The splitting of the late post-injection in two partial injections lowered the fuel entry into the engine oil in comparison with a late undivided post-injection during operation of the engine with B7 by approx. 20 % and with B30 by approx. 27 %. In this case also the injection data of the late post-injection were optimised apart from the fuel mass. The splitting affected specially positively with high RME contents in the fuel.
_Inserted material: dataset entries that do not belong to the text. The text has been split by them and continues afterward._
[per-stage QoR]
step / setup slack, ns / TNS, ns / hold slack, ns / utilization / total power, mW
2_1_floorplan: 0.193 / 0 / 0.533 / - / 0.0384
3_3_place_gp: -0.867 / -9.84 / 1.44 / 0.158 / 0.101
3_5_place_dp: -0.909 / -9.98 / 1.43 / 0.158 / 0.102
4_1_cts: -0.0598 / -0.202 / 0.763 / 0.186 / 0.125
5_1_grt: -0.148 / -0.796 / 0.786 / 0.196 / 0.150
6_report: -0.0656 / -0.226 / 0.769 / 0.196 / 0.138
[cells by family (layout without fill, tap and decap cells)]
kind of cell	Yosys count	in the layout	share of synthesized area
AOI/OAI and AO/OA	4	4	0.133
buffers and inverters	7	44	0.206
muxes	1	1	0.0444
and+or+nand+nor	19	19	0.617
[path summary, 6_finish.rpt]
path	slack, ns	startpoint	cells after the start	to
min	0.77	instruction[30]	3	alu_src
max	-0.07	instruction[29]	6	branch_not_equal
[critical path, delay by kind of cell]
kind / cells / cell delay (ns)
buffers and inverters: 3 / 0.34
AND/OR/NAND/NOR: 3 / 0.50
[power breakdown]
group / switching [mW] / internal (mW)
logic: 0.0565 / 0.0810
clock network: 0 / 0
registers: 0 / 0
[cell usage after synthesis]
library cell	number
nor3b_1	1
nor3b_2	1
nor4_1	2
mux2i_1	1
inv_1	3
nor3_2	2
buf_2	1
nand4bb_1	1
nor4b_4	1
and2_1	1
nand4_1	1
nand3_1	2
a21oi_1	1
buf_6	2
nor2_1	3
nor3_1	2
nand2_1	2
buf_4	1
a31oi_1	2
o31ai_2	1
File: flow/design.v
`timescale 1ns / 1ps
module register_file(
        input clk, reg_write,
        input [4:0] read_reg1, read_reg2, write_reg,
        input [31:0] write_data,
        output [31:0] read_data1, read_data2
    );
    reg [31:0] register [31:0];
    assign read_data1 = register[read_reg1];
    assign read_data2 = register[read_reg2];
    integer i;
    initial begin
        for (i = 0; i < 32; i = i + 1) begin
            register[i] = 32'b0;   
        end
    end
    always@(posedge clk)begin
        register[0] <= 0;
        if(reg_write && write_reg != 0) begin
            register[write_reg] <= write_data;
        end
    end
endmodule
File: flow/config.mk
export PLATFORM = sky130hd
export DESIGN_NAME = register_file
export DESIGN_NICKNAME = register_file
export VERILOG_FILES = /design/flow/design.v
export SDC_FILE = /design/flow/constraint.sdc
export NUM_CORES = 4
export LEC_CHECK = 1
export CORE_UTILIZATION = 40
File: flow/run.sh
#!/bin/bash
# OpenROAD 26Q1-2900-gdf79404cd8, Yosys 0.63+post, stock flow scripts
make -C /OpenROAD-flow-scripts/flow DESIGN_CONFIG=/design/flow/config.mk WORK_HOME=/design/flow/orfs finish
File: flow/constraint.sdc
current_design register_file

set clk_period 7.3
set clk_io_pct 0.2

create_clock -name clk0 -period $clk_period [get_ports {clk}]

set non_clock_inputs [all_inputs -no_clocks]
set_input_delay [expr $clk_period * $clk_io_pct] -clock clk0 $non_clock_inputs
set_output_delay [expr $clk_period * $clk_io_pct] -clock clk0 [all_outputs]
==> flow_summary.yaml <==
# yosys + openroad results
finish:
  reg_top3: "register x1024"
  fin_area_um2: 55300
  flop_area_um2: 30400
  fill_cells: 10300
  largest_reg_flops: 1024
  layout-drive-gt1-share_pct: 9.69
  layout.area.comb_um2: 16900
  regMostFlops: "register"
  stdcell_count: 5230
  fin_util_pct: 46.1
  syn_to_final_growth_pct: 14.0
clocking:
  root_buffer: "clkbuf_16"
  cts_setup_buffers: 0
  cts_sinks: 1024
  cts.clk_slew.worst_paths_ps: 60
  cts_hold_buf: 0
  cts_tree: "yes"
  cts_max_path_buffers: 3
  cts_buffers: 104
  htreeDepth: 3
  cts_resized: 0
critical_path:
  crit_path_cell_trace: "clkdlybuf4s50_1 > nor2b_4 > buf_4 > a22o_1 > nor3_1 > a31oi_1 > nand3_1 > clkdlybuf4s50_1"
  cpPeakStageDelay_ps: 610
  crit_path_end_kind: "output port"
  critPathMostFrequentCell: "clkdlybuf4s50_1"
  critPathTopFamily: "buffers and inverters"
  startpoint: "read_reg2[2]"
  critPathBufInv: 3
  crit_path_max_fanout: 15
  path_class: "input pin to output port"
  start_kind: "input pin"
  cp.required_ps: 5840
  slowest_stage: "clkdlybuf4s50_1"
  arrival_ps: 4520
synthesis:
  top_cell_area_share_pct: 61.5
  ys_cells: 3386
  avgSynthCellArea_um2: 14.3
  synth_cell_types: 25
  yosysTopAreaCell: "edfxtp_1"
  numSynthFlops: 1024
  yosys-stat-area_um2: 48500
  synth_warnings: 1
  top_cells_by_area: "edfxtp_1, mux2i_1, a22oi_1"
  ys_seq_share_pct: 62.8
  synthCells: 3386
  synthesis.area_um2: 48500
placed_design:
  place_congestion: 0.894
  placedCellCount: 5030
  dp.final_hpwl_um: 86200
  portBuffers: 112
  dpl_cell_area_um2: 51900
hold_path:
  hp-class: "input pin to register"
  hp-start: "write_data[0]"
floorplan:
  die_w_um: 350
  core-area_um2: 120000
  fp_util_pct: 40.4
  dieArea_um2: 123000
  io_pins: 113
  die_h_um: 350
  num_rows: 127
detailed_routing:
  drc: 0
  drtIter0Drc: 2007
  wire_per_inst_um: 28.9
  antenna_left: 0
  vias_per_cell: 5.88
  drt-total-wl_um: 151000
  via_count: 30700
  dr.pass1.iters: 7
final_timing:
  layout_min_cycle_time_ps: 5980
  fmaxAchievable_ghz: 0.167
  report.final.hold_viol_count: 0
  rsz0062_at_grt: "false"
  setup_violations: 0
  finalClockPeriodUsage_pct: 81.9
  final_max_slew_viol_count: 0
  fin_tns_setup_ps: 0
  worst_slew_pin_slew_ps: 957
  max_slew_margin_pct: 36.1
run_status:
  status: "complete, no violations"
global_routing:
  grt_pass1_wl_um: 216000
  antenna_found_initial: 7
  grt_pass1_vias: 31700
  overflow: 0
  grtUsageTotal_pct: 26.5
  grt_max_degree: 82
power_and_ir_drop:
  peakVddDrop_mv: 0.171
  p_total_mw: 13.1
  power.density_nw_per_um2: 237
  leakage_nw: 20.3
run:
  drv_cap: 0
  warnings: 26
[cell usage after synthesis (all sizes together)]
| cell type | n |
|---|---|
| mux2i | 1024 |
| edfxtp | 992 |
| nand2 | 195 |
| nand3 | 194 |
| a21oi | 192 |
| a22oi | 192 |
| buf | 169 |
| a22o | 128 |
| clkbuf | 84 |
| a31oi | 64 |
| nor3 | 64 |
| nor2 | 34 |
| dfxtp | 32 |
| nand3b | 5 |
| nand2b | 4 |
| nor2b | 4 |
| or3b | 3 |
| and2 | 2 |
| or2 | 2 |
| conb | 1 |
| or3 | 1 |
[cells by family (layout without fill, tap and decap cells)]
kind of cell / after synthesis / in the layout / synth area share (%)
flops: 1024 / 1024 / 62.8
buf+inv: 253 / 449 / 3.23
simple gates: 508 / 508 / 4.74
compound gates: 576 / 576 / 8.10
mux: 1024 / 1024 / 21.1
other cells: 1 / 37 / 0.00774
[worst paths after layout]
| kind | slack [ps] | end | cells after the start |
|---|---|---|---|
| worst max-delay path | 1320 | read_data2[3] | 8 |
| worst min-delay path | 1600 | register[2][0]$_DFFE_PP_ | 2 |
[power by group]
group          switching, mW  internal [mW]
combinational          0.748          0.471
sequential            0.0309           6.52
clock                   2.26           3.05
total                   3.04           10.0
[layout make-up]
class                   instances  share of cell area (%)
flip-flops and latches       1024                    55.1
clock buffers                 140                    5.23
diodes                          5                  0.0226
well taps                    1612                    3.65
multi-input cells            2140                    30.6
repair buffers                254                    4.59
clock inverters                55                   0.874
[metrics by stage]
step / hold slack [ps] / worst slack (ps)
after floorplan: 1560 / 3320
after global placement: 2290 / 1370
after detailed placement: 2290 / 1370
after CTS: 1560 / 1370
after global routing: 1600 / 1190
final: 1600 / 1320
[metal layers]
layer | vias up | wire length [µm] | track usage, %
met5 | - | 13 | 0.824
met4 | 2 | 4370 | 6.34
met3 | 281 | 21900 | 16.2
met2 | 1617 | 69500 | 39.4
met1 | 15200 | 55100 | 33.9
li1 | 13600 | - | -
[cells in the final DEF (no fill, tap or decap), types with 15 or more instances in the layout]
cell             synthesis  routed
conb_1                   1      32
buf_4                   48     115
nor3_1                  64      64
dfxtp_1                 32      32
a22oi_1                192     192
edfxtp_1               992     992
nor2_4                   0      33
nand3_1                194     194
a31oi_1                 64      64
a21oi_1                192     192
clkbuf_16                0     107
a22o_1                 128     128
clkdlybuf4s50_1          0     110
buf_12                   0      27
clkinv_1                 0      15
nand2_1                195     193
mux2i_1               1024    1024
clkinv_2                 0      23
clkbuf_1                80      24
The stationary test bench tests revealed that the optimisation of the late post-injection in the area of the exhaust stroke can reduce the fuel entry into the engine oil. However, they also clearly demonstrated that the early post-injections subsequent to the main injection can have a considerable share in the engine oil dilution if partial amounts of the fuel jets encounter the cylinder wall. The early post-injections should be incorporated in future potential investigations. However, the emissions, the consumption and the vehicle handling must not impact negatively.

Explanation:

Diesel particle filters (DPF) in passenger cars and light commercial vehicles require an active regeneration in order to burn the soot, which was retained from the filter during the normal driving. Since the exhaust-gas temperature does not suffice frequent in spite of the catalyst coating of the filter material, fuel is injected if needed into the cylinder after the actual combustion procedure. This so-called engine-internal post-injection is leading, however, to a forced fuel entry into the engine oil. Due to the higher boiling-range of the biodiesel this effect leads to a critical engine oil dilution during the operation with high biodiesel additions.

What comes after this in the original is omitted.